To quantify age-related variability of insulin needs during day and night closed-loop insulin delivery.
We retrospectively analyzed data from hybrid closed-loop studies involving young children (1–6 years old, n = 20), children (7–12 years, n = 21), adolescents (13–17 years, n = 15), and adults (>18 years, n = 58) with type 1 diabetes. The coefficient of variation quantified variability of insulin needs during 3 weeks of unrestricted-living hybrid closed-loop use.

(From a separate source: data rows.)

File: src/rtl/cam_pkg.sv
// Shared camera-path types and constants for the frame capture sequencer.
package cam_pkg;

    typedef enum logic [1:0] {
        IDLE,
        ARM,
        CAPTURE,
        DONE
    } capture_state_t;

    localparam int unsigned CAM_LINES  = 480;
    localparam int unsigned CAM_COLS   = 640;
    localparam int unsigned LINE_CNT_W = 10;

    // Saturating increment for the per-frame line counter.
    function automatic logic [LINE_CNT_W-1:0] sat_inc(input logic [LINE_CNT_W-1:0] v);
        return (v == '1) ? v : v + 1'b1;
    endfunction

endpackage

File: src/rtl/frame_capture_ctrl_sig_edge.sv
// sig_edge: 1-bit registered edge detector; rise/fall compare the input against
// its value on the previous clock.
module sig_edge (
    input  logic clk,
    input  logic rst,
    input  logic d_i,
    output logic rise_o,
    output logic fall_o
);

    logic d_q;

    always_ff @(posedge clk or posedge rst) begin
        if (rst) d_q <= 1'b0;
        else     d_q <= d_i;
    end

    assign rise_o = ~d_q & d_i;
    assign fall_o = d_q & ~d_i;

endmodule

File: src/rtl/frame_capture_ctrl.sv
// Frame capture sequencer: gates frame-buffer writes per frame in snapshot or
// continuous mode with frame skipping. Optional line-count check: FRAME_CHECK_EN.
module frame_capture_ctrl
    import cam_pkg::*;
#(
    parameter int unsigned LINES_PER_FRAME = CAM_LINES,
    parameter int unsigned SKIP_W          = 4,
    parameter int unsigned CNT_W           = 16
) (
    input  logic              clk,
    input  logic              reset,
    input  logic              config_done,
    input  logic              cam_vsync,
    input  logic              cam_href,
    input  logic              run_en,
    input  logic              snap_req,
    input  logic [SKIP_W-1:0] skip_frames,
    output logic              capture_en,
    output logic              busy,
    output logic              frame_done,
    output logic [CNT_W-1:0]  frame_count,
    output logic [9:0]        line_count,
    output logic              frame_err
);

    capture_state_t        state_q, state_d;
    logic [SKIP_W-1:0]     skip_cnt_q, skip_cnt_d;
    logic                  snap_pending_q, snap_pending_d;
    logic                  capture_en_q, busy_q, frame_done_q;
    logic [CNT_W-1:0]      frame_count_q, frame_count_d;
    logic [LINE_CNT_W-1:0] line_count_q, line_count_d;
    logic                  vs_rise, vs_fall, hr_rise, hr_fall;
    logic                  enter_capture, enter_done, want_frame;

    sig_edge u_vs_edge (
        .clk    (clk),
        .rst    (reset),
        .d_i    (cam_vsync),
        .rise_o (vs_rise),
        .fall_o (vs_fall)
    );

    sig_edge u_hr_edge (
        .clk    (clk),
        .rst    (reset),
        .d_i    (cam_href),
        .rise_o (hr_rise),
        .fall_o (hr_fall)
    );

    assign want_frame = run_en | snap_pending_q | snap_req;

    always_comb begin
        state_d    = state_q;
        skip_cnt_d = skip_cnt_q;
        if (!config_done) begin
            state_d = IDLE;
        end else begin
            unique case (state_q)
                IDLE: begin
                    if (want_frame) begin
                        state_d    = ARM;
                        skip_cnt_d = skip_frames;
                    end
                end
                ARM: begin
                    if (!want_frame) begin
                        state_d = IDLE;
                    end else if (vs_fall) begin
                        if (skip_cnt_q == '0) state_d = CAPTURE;
                        else                  skip_cnt_d = skip_cnt_q - 1'b1;
                    end
                end
                CAPTURE: begin
                    if (vs_rise) state_d = DONE;
                end
                DONE: begin
                    if (want_frame) begin
                        state_d    = ARM;
                        skip_cnt_d = skip_frames;
                    end else begin
                        state_d = IDLE;
                    end
                end
                default: state_d = IDLE;
            endcase
        end
    end

    assign enter_capture = (state_q == ARM) && (state_d == CAPTURE);
    assign enter_done    = (state_q == CAPTURE) && (state_d == DONE);

    always_comb begin
        snap_pending_d = snap_req | (snap_pending_q & ~enter_capture);
        frame_count_d  = enter_done ? frame_count_q + 1'b1 : frame_count_q;
        line_count_d   = line_count_q;
        if (enter_capture)
            line_count_d = '0;
        else if ((state_q == CAPTURE) && hr_fall)
            line_count_d = sat_inc(line_count_q);
    end

    // Outputs are registered from the next state so they align with the state edge.
    always_ff @(posedge clk or posedge reset) begin
        if (reset) begin
            state_q        <= IDLE;
            skip_cnt_q     <= '0;
            snap_pending_q <= 1'b0;
            capture_en_q   <= 1'b0;
            busy_q         <= 1'b0;
            frame_done_q   <= 1'b0;
            frame_count_q  <= '0;
            line_count_q   <= '0;
        end else begin
            state_q        <= state_d;
            skip_cnt_q     <= skip_cnt_d;
            snap_pending_q <= snap_pending_d;
            capture_en_q   <= (state_d == CAPTURE);
            busy_q         <= (state_d != IDLE);
            frame_done_q   <= (state_d == DONE);
            frame_count_q  <= frame_count_d;
            line_count_q   <= line_count_d;
        end
    end

    assign capture_en  = capture_en_q;
    assign busy        = busy_q;
    assign frame_done  = frame_done_q;
    assign frame_count = frame_count_q;
    assign line_count  = line_count_q;

`ifdef FRAME_CHECK_EN
    localparam logic [LINE_CNT_W-1:0] LINES_EXP = LINE_CNT_W'(LINES_PER_FRAME);
    logic frame_err_q;

    always_ff @(posedge clk or posedge reset) begin
        if (reset)
            frame_err_q <= 1'b0;
        else if (enter_done && (line_count_q != LINES_EXP))
            frame_err_q <= 1'b1;
    end

    assign frame_err = frame_err_q;
`else
    assign frame_err = 1'b0;
`endif

endmodule
File: config.mk
export PLATFORM = sky130hd
export DESIGN_NAME = frame_capture_ctrl
export DESIGN_NICKNAME = d
export VERILOG_FILES = /design/src/rtl/cam_pkg.sv /design/src/rtl/frame_capture_ctrl_sig_edge.sv /design/src/rtl/frame_capture_ctrl.sv
export SDC_FILE = /design/constraint.sdc
export NUM_CORES = 1
export LEC_CHECK = 0
export ABC_AREA = 0
export BUFFER_PORTS_ARGS = -buffer_cell sky130_fd_sc_hd__buf_2
export CAP_MARGIN = 10
export CORE_MARGIN = 2
export CORE_UTILIZATION = 54
export CTS_CLUSTER_SIZE = 25
export DETAILED_ROUTE_END_ITERATION = 8
export GPL_TIMING_DRIVEN = 0
export PLACE_DENSITY = 0.8
export SLEW_MARGIN = 10
export SYNTH_ARGS = -nofsm -noshare
export SYNTH_HDL_FRONTEND = slang
export SYNTH_SLANG_ARGS = --single-unit
export TNS_END_PERCENT = 100
File: constraint.sdc
create_clock -name clk -period 3.21 [get_ports clk]
set_clock_uncertainty 0.2 [all_clocks]
set_input_delay 0.321 -clock clk [delete_from_list [all_inputs] [get_ports clk]]
set_output_delay 0.321 -clock clk [all_outputs]
set_load 0.01 [all_outputs]
Word level (Yosys, flattened, before mapping)
Index checks and enable logic that the tools add are counted.
Widths: inputs -> output; s select.
{ "totals": {"reg_bits": 38, "inputBits": 11, "out_inout_bits": 30, "wordCells": 62} }
{ "classes": {"n_addsub": 3, "n_eq_ne": 11, "muxes": 16, "bitwise": 11, "reduce_logical": 11} }
{ "ops": {"columns": ["op", "n"], "rows": [
  ["$mux 10", 3],
  ["$add 16x1->16 const B", 1],
  ["$mux 4", 4],
  ["$mux 2", 6],
  ["$add 10x1->10 const B", 1],
  ["$eq 10x10->1 const B", 1],
  ["$eq 2x2->1 const B", 4],
  ["$pmux 2 s4", 1],
  ["$pmux 4 s2", 1],
  ["$ne 2x2->1 const B", 3],
  ["$reduce_and 6->1", 1],
  ["$reduce_bool 2->1", 3],
  ["$and 1x1->1", 4],
  ["$logic_not 4->1", 1],
  ["$ne 2x1->1 const B", 2],
  ["$not 1->1", 4],
  ["$sub 4x1->4 const B", 1],
  ["$logic_and 1x1->1", 3],
  ["$or 1x1->1", 3],
  ["$eq 2x1->1 const B", 1],
  ["$logic_not 2->1", 1],
  ["$reduce_and 2->1", 1],
  ["$reduce_or 2->1", 1],
  ["$mux 1", 1]
]} }

Longest topological paths before layout
Gate-level depths: netlist of the first run.
{ "logic_depth": {"word_depth": 11, "ltp_mapped": 9, "depth_no_buf": 8} }

By module
From an unflattened synthesis of the first run, not the netlist that was laid out.
{ "unflattened": {"cells_unflattened": 201, "hier_area_um2": 2093.3} }
{ "modules_own_cells": {"columns": ["mod", "instances", "cells_each", "area_per_inst_um2", "seq_area_each_um2"], "rows": [
  ["frame_capture_ctrl", 1, 193, 2005.7, 900.9],
  ["sig_edge", 2, 4, 43.8, 25.0]
]} }

Worst setup path after synthesis of the first run
No wires, ideal clock.
{ "synth_timing": {"kind": "register to register", "startpoint": "reg skip_cnt_q[0]", "endpoint": "reg frame_count_q[1], in the netlist frame_count[1]", "setup_ns": 0.125, "t_arrival_ns": 1.924, "t_required_ns": 2.885, "path_slack_ns": 0.961, "stages_incl_launch_ff": 9, "path_buffers": 1, "synth_period_minus_slack_ns": 2.249, "cell_sequence": "dfrtp_1 > inv_1 > ha_1 > or3b_2 > o21ai_2 > nand3_2 > buf_6 > nor3_4 > mux2_4"} }
{ "synth_between": {"elab_chain_cells": 8} }
{ "synth_rtl": {"columns": ["item", "line_no", "text"], "rows": [
  ["start: declaration", "frame_capture_ctrl.sv:27", "logic [SKIP_W-1:0] skip_cnt_q, skip_cnt_d;"],
  ["start signal: assignment", "frame_capture_ctrl.sv:116", "skip_cnt_q <= skip_cnt_d;"],
  ["$logic_not 4->1", "frame_capture_ctrl.sv:70", "if (skip_cnt_q == '0) state_d = CAPTURE;"],
  ["$mux 2", "frame_capture_ctrl.sv:70", null],
  ["$mux 2", "frame_capture_ctrl.sv:69", "end else if (vs_fall) begin"],
  ["$mux 2", "frame_capture_ctrl.sv:67", "if (!want_frame) begin"],
  ["$pmux 2 s4", "frame_capture_ctrl.sv:59", "unique case (state_q)"],
  ["$mux 2", "frame_capture_ctrl.sv:56", "if (!config_done) begin"],
  ["$eq 2x2->1", "frame_capture_ctrl.sv:91", "assign enter_done = (state_q == CAPTURE) && (state_d == DONE);"],
  ["$logic_and 1x1->1", "frame_capture_ctrl.sv:91", null],
  ["end signal: assignment", "frame_capture_ctrl.sv:121", "frame_count_q <= frame_count_d;"],
  ["end: declaration", "frame_capture_ctrl.sv:30", "logic [CNT_W-1:0] frame_count_q, frame_count_d;"]
]} }
No other way between the ends.
A chain may end at the register's enable or synchronous reset.

Worst setup path after layout of the first run
{ "layout_timing": {"startpoint": "reg skip_cnt_q[0]", "endpoint": "reg frame_count_q[3], in the netlist frame_count[3]"} }
Same word-level chain as after synthesis.

==> qor.tcl, run 1 <==
set qor(vdd.ir_drop.worst_v) 0.000281
set qor(reg2regPathDepth) 8
set qor(finalHoldViolations) 0
set qor(postLayoutCoreUtil_pct) 67.9
set qor(synth_area_per_cell_um2) 10.1
set qor(max_cap_viol) 0
set qor(worst_pin_slew_ns) 0.758
set qor(static-leakage-power_uw) 0.00131
set qor(filler_cell_count) 307
set qor(vias) 1611
set qor(wire_length_of_the_first_global_routing_pass_um) 6670
set qor(drt-initial-drc-count) 117
set qor(routed_wirelength_um) 3800
set qor(synth-compound-area-share_pct) 7.43
set qor(end_kind) {register}
set qor(overall_die_area_um2) 4280
set qor(floorplan.die.width_um) 65.4
set qor(final_antenna_net_count) 0
set qor(clock_sinks) 38
set qor(antenna_violations_before_repair) 0
set qor(synth_top_area_share_pct) 46.7
set qor(max_freq_mhz) 408
set qor(critPathMaxFanout) 10
set qor(tritoncts) {done}
set qor(period_minus_slack_ns) 2.45
set qor(core_area_um2) 3630
set qor(area_share_of_and_or_nand_nor_cells_after_synthesis_pct) 24.1
set qor(cts.path.max_buffers) 2
set qor(worst_hold_path_type) {in -> reg}
set qor(postSynth.topFlopCell) {dfrtp_1}
set qor(cts_inserted_buffers) 5
set qor(root_driver) {clkbuf_8}
set qor(slew_headroom_pct) 49.4
set qor(path_class) {reg -> reg}
set qor(synth_top_area_cell) {dfrtp_1}
set qor(die_h_um) 65.4
set qor(worst-endpoint-arrival_ns) 2.41
set qor(clk-insertion-delay-late_ns) 0.29
set qor(muxShareOfSynthArea_pct) 2.21
set qor(antenna_cells) 0
set qor(period_share_pct) 76.3
set qor(routabilityCongestion) 0.779
set qor(floorplan.rows) 22
set qor(globalRouteOverflowTotal) 0
set qor(report.final.setup_viol) 0
set qor(final_max_slew_viol_count) 0
set qor(synth_area_um2) 2040
set qor(detail_route.drc_violations) 0
set qor(yosys-top-cells-count) {dfrtp_1, xor2_1, nand2_1, nor2_1, nor3_1}
set qor(placedInstanceArea_um2) 2290
set qor(synth_enable_flop_cells) 0
set qor(status) {finished, final reports clean}
set qor(place.detailed.hpwl_um) 2670
set qor(parity_gate_share_of_the_synthesized_area_counting_xor_and_xnor_cells_pct) 9.88
set qor(ios) 41
set qor(postSynthCellCount) 201
set qor(yosysMostFrequentCell) {dfrtp_1}
set qor(layout-area-overhead-vs-synth_pct) 21.0
set qor(yosys_warnings) 0
set qor(synth_top_cells_by_area) {dfrtp_1, xor2_1, ha_1}
set qor(avgViaCountPerCell) 5.39
set qor(synth-seq-area-share_pct) 46.7
set qor(cts_setup_buffers) 0
set qor(synthDistinctLibCells) 44
set qor(drive_gt1_share_pct) 26.3
set qor(port-buffer-count) 39
set qor(worstSetupStartpointType) {register}
set qor(synth.ff_latch_count) 38
set qor(grt_pass1_vias) 1539
set qor(postLayoutCellArea_um2) 2470
set qor(worst_ep_required_time_ns) 3.17
set qor(synth-async-reset-ratio_pct) 100
set qor(floorplan.initialDensity_pct) 56.1
set qor(route.detailed.wl_per_inst_um) 12.7
set qor(power.density_nw_per_um2) 455
set qor(cts_htree_levels) 2
set qor(post_cts_clock_slew_at_the_launch_and_capture_registers_of_the_worst_setup_and_hold_paths_ns) 0.07
set qor(final_net_count) 269
set qor(synth_nets) 220
set qor(dominant_combinational_cell_family_by_area_after_synthesis) {simple AND/OR/NAND/NOR gates}
set qor(setup_total_negative_slack_ns) 0
set qor(worst_hold_path.num_cells) 2
set qor(post_synth_fa_ha_maj_area_fraction_pct) 4.91
set qor(grt_max_degree) 39
set qor(grt_setup_unrepaired) {no}
set qor(track_usage_pct) 20.2
set qor(drt-pass1-iter-count) 4
[layer usage]
layer | vias to the layer above | global-route usage, % | routed length (um)
met5 | - | 0 | 0
met3 | 5 | 6.34 | 191
li1 | 793 | - | -
met1 | 778 | 25.0 | 1760
met4 | 0 | 7.55 | 57
met2 | 35 | 32.9 | 1790
[power breakdown]
| part | internal, uW | switching (uW) | leakage (uW) | total [uW] |
|---|---|---|---|---|
| Sequential | 497 | 17.6 | 0.000502 | 515 |
| Combinational | 47.4 | 58.3 | 0.000734 | 106 |
| Clock | 331 | 169 | 0.0000714 | 501 |
[timing repair]
action,in CTS,in global routing
gates resized for setup,0,0
hold endpoints to repair,39,0
hold buffers,3,0
[cell usage in the layout (no fill, tap or decap), types with 3 or more instances in the layout]
master,netlist,final
nand4_1,11,11
a21oi_1,3,3
nor2_1,15,15
xor2_1,18,18
o21ai_0,7,7
nand2_1,15,15
nand3_1,6,6
xnor2_1,5,5
nor3_1,13,13
inv_1,11,10
buf_2,1,40
nor2b_1,3,3
and3_1,6,6
dfrtp_1,38,38
clkbuf_8,0,6
and2_1,3,3
ha_1,8,8
dlygate4sd3_1,0,3
nand2b_1,3,3
mux2i_1,3,3
[state kept, by name, indices dropped and copies added, names as in the netlist]
register,cells
busy,1
capture_en,1
frame_count,16
frame_done,1
line_count,10
skip_cnt_q,4
snap_pending_q,1
state_q,2
u_hr_edge.d_q,1
u_vs_edge.d_q,1
[final cells by class]
| cell class | count | area [um2] | share of cell area, % |
|---|---|---|---|
| sequential | 38 | 951 | 38.6 |
| clock buffer | 6 | 82.6 | 3.35 |
| timing repair buffer | 42 | 225 | 9.13 |
| multi-input combinational | 144 | 992 | 40.2 |
| tap | 48 | 60.1 | 2.44 |
| inverter | 12 | 45.0 | 1.83 |
| buffer | 7 | 50.0 | 2.03 |
| clock inverter | 2 | 60.1 | 2.44 |
[through the flow]
stage / setup WS, ns / std cells / hold slack [ns] / power (uW)
global placement: 0.802 / 288 / 0.242 / 621
CTS: 0.758 / 299 / 0.0352 / 1130
floorplan: 0.961 / 201 / 0.152 / 598
finish: 0.761 / 299 / 0.0434 / 1120
global route: 0.617 / 299 / 0.0419 / 1170
detailed placement: 0.769 / 288 / 0.245 / 628
[cell families (layout without fill, tap and decap cells)]
kind of cell,count (synthesis),count (layout)
mux,4,4
flops,38,38
fa+ha+maj,8,8
buf+inv,19,69
compound gates,20,20
xor+xnor,23,23
other cells,1,1
simple gates,88,88
[final timing paths]
path / startpoint / end / slack (ns)
worst max-delay path: skip_cnt_q[0] / frame_count[3] / 0.76
worst min-delay path: snap_req / snap_pending_q / 0.04
worst max register to register: skip_cnt_q[0] / frame_count[3] / 0.76
worst min register to register: frame_count[15] / frame_count[15] / 0.27
max in group asynchronous: reset / skip_cnt_q[2] / 1.81
min in group asynchronous: reset / frame_count[12] / 0.52
[worst max-delay path, stage by stage (launching register included)]
cell and delay, ns:
dfrtp_1 0.40, inv_1 0.08, ha_1 0.21, or3b_2 0.48
o2111ai_1 0.21, a31o_2 0.31, buf_4 0.21, nor3_1 0.07
xor2_1 0.14
No activity file was read; power rests on OpenSTA's default activity.
==> run 2, diff against run 1 <==
clock period = 2.3 ns   (was 3.21 ns; I/O delays follow)
==> run 2 against run 1 <==
Combinational power increased by 73%. Die area unchanged. Fmax up 8.3%. Worst setup slack lost 0.72 ns. Critical path type unchanged.
==> qor.tcl, run 2 (synthesis results as in run 1) <==
set qor(status) {finished, final reports clean}
set qor(detail_route.drc_violations) 0 ;# unchanged
set qor(crit_slowest_cell) {dfrtp_1}
set qor(worst_pin_slew_ns) 0.761 ;# +0.00273 ns
set qor(drt-pass1-iter-count) 4 ;# unchanged
set qor(place.detailed.hpwl_um) 2670 ;# unchanged
set qor(grt_max_degree) 39 ;# unchanged
set qor(end_kind) {register}
set qor(ios) 41 ;# unchanged
set qor(vdd.ir_drop.worst_v) 0.000396 ;# +41%
set qor(max_cap_viol) 0 ;# unchanged
set qor(postLayoutCoreUtil_pct) 71.0 ;# +3.1 points
set qor(floorplan.rows) 22 ;# unchanged
set qor(root_driver) {clkbuf_8}
set qor(globalRouteOverflowTotal) 0 ;# unchanged
set qor(track_usage_pct) 20.4 ;# +0.26 points
set qor(floorplan.initialDensity_pct) 56.1 ;# unchanged
set qor(report.final.setup_viol) 0 ;# unchanged
set qor(antenna_cells) 0 ;# unchanged
set qor(post_cts_clock_slew_at_the_launch_and_capture_registers_of_the_worst_setup_and_hold_paths_ns) 0.07 ;# about the same
set qor(final_net_count) 277 ;# +3.0%
set qor(vias) 1650 ;# +2.4%
set qor(slew_headroom_pct) 49.2 ;# -0.18 points
set qor(final_antenna_net_count) 0 ;# unchanged
set qor(max_freq_mhz) 442 ;# +8.3%
set qor(path_class) {reg -> reg}
set qor(layout-area-overhead-vs-synth_pct) 26.5
set qor(floorplan.die.width_um) 65.4 ;# unchanged
set qor(clk-insertion-delay-late_ns) 0.29 ;# about the same
set qor(cts.path.max_buffers) 2 ;# unchanged
set qor(route.detailed.wl_per_inst_um) 12.9 ;# +1.5%
set qor(routed_wirelength_um) 3970 ;# +4.2%
set qor(critPathMaxFanout) 10 ;# unchanged
set qor(highest_count_cells_in_the_layout_ignoring_fill_and_taps) {buf_2, dfrtp_1, xor2_1}
set qor(period_share_pct) 98.3 ;# +22 points
set qor(overall_die_area_um2) 4280 ;# unchanged
set qor(grt_setup_unrepaired) {yes}
set qor(numPlacedInstances) 288 ;# unchanged
set qor(final_max_slew_viol_count) 0 ;# unchanged
set qor(antenna_violations_before_repair) 0 ;# unchanged
set qor(cts_htree_levels) 2 ;# unchanged
set qor(drt-initial-drc-count) 135 ;# +15%
set qor(worstSetupStartpointType) {register}
set qor(power_uw) 1610 ;# +43%
set qor(power.density_nw_per_um2) 622 ;# +37%
set qor(avgViaCountPerCell) 5.37 ;# -0.25%
set qor(worst_hold_path_type) {in -> reg}
set qor(grt_pass1_vias) 1562 ;# +1.5%
set qor(period_minus_slack_ns) 2.26 ;# -0.188 ns
set qor(port-buffer-count) 39 ;# unchanged
set qor(core_area_um2) 3630 ;# unchanged
set qor(wire_length_of_the_first_global_routing_pass_um) 6760 ;# +1.5%
set qor(static-leakage-power_uw) 0.00134 ;# +2.7%
set qor(cts_inserted_buffers) 5 ;# unchanged
set qor(drive_gt1_share_pct) 33.2 ;# +6.9 points
set qor(layout_commonest_cell) {buf_2}
set qor(cp_cell_sequence) {inv_2 -> ha_4 -> or3b_4 -> o21ai_2 -> nand3_2 -> buf_6 -> nor3_4 -> mux2_4}
set qor(instances_no_fill) 307 ;# +2.7%
set qor(clock_sinks) 38 ;# unchanged
set qor(finalHoldViolations) 0 ;# unchanged
set qor(routabilityCongestion) 0.779 ;# unchanged
set qor(worst_path_dominant_cell_family) {simple AND/OR/NAND/NOR gates}
set qor(die_h_um) 65.4 ;# unchanged
set qor(number_of_flip_flops_in_the_largest_register) 16 ;# unchanged
set qor(worst-endpoint-arrival_ns) 2.24 ;# -0.17 ns
set qor(tritoncts) {done}
set qor(worst_ep_required_time_ns) 2.28 ;# -0.89 ns
set qor(path_buf_inv) 2 ;# unchanged
set qor(critical-path-max-stage-delay_ns) 0.40 ;# -0.08 ns
run 2: cell count changes in the layout (fill, tap and decap cells not counted), moves of 2 or more:
cell and delta:
nor3_1 -3, dfrtp_2 +2, buf_4 +6, ha_1 -2, inv_1 -3, inv_2 +3
dfrtp_1 -2, nor3_2 +3
run 2: layout make-up:
cell class / instances / area (um2)
fill: 288 / 1050
multi-input combinational: 144 / 1030
sequential: 38 / 953
timing repair buffer: 50 / 288
clock buffer: 6 / 82.6
clock inverter: 2 / 60.1
tap: 48 / 60.1
buffer: 7 / 55.1
inverter: 12 / 45.0
run 2: tightest hold or removal path, stage by stage:
cell and delay (ns):
buf_2 0.07, o21ai_0 0.06, mux2i_1 0.12
run 2: timing repair:
action / in CTS / in global routing
hold endpoints to repair: 41 / 0
setup buffers: 5 / 2
setup endpoints to repair: 25 / 24
pin swaps: 5 / 2
gates resized for setup: 6 / 11
hold buffers: 4 / 0
run 2: power breakdown:
group | total, uW | switching, uW | internal, uW
clock | 702 | 239 | 463
sequential | 720 | 26.2 | 694
combinational | 183 | 93.9 | 89.0
total | 1610 | 360 | 1250
run 2: final timing paths:
| check | end | cells past startpoint | start | slack [ns] |
|---|---|---|---|---|
| max | frame_count[1] | 8 | skip_cnt_q[1] | 0.04 |
| min | skip_cnt_q[0] | 3 | skip_frames[0] | 0.03 |
| max reg2reg | frame_count[1] | 8 | skip_cnt_q[1] | 0.04 |
| min reg2reg | frame_count[15] | 1 | frame_count[15] | 0.27 |
| max in group asynchronous | state_q[1] | 3 | reset | 0.95 |
| min in group asynchronous | frame_count[11] | 3 | reset | 0.42 |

Data from 2,365 nights and 2,367 days in 114 participants were analyzed. The coefficient of variation of insulin delivery was higher in young children compared with adults (mean difference at nighttime 10.7 percentage points [95% CI 2.9–18.4], P = 0.003; daytime 6.4 percentage points [95% CI 2.0–10.9], P = 0.002) and compared with adolescents (mean difference at nighttime 10.2 percentage points [95% CI 0.0–20.4], P = 0.049; daytime 7.0 percentage points [95% CI 1.1–12.8], P = 0.014).
Diabetes management in young children is complicated by higher variability in insulin requirements, supporting fast-track clinical practice adoption of closed-loop in this vulnerable population.
With increasing application of insulin pump therapy and continuous glucose monitors, hybrid closed-loop has become a feasible treatment modality for people with type 1 diabetes (1,2). Apart from manual meal-time boluses, insulin delivery is autonomously modulated by a control algorithm based on real-time sensor glucose values.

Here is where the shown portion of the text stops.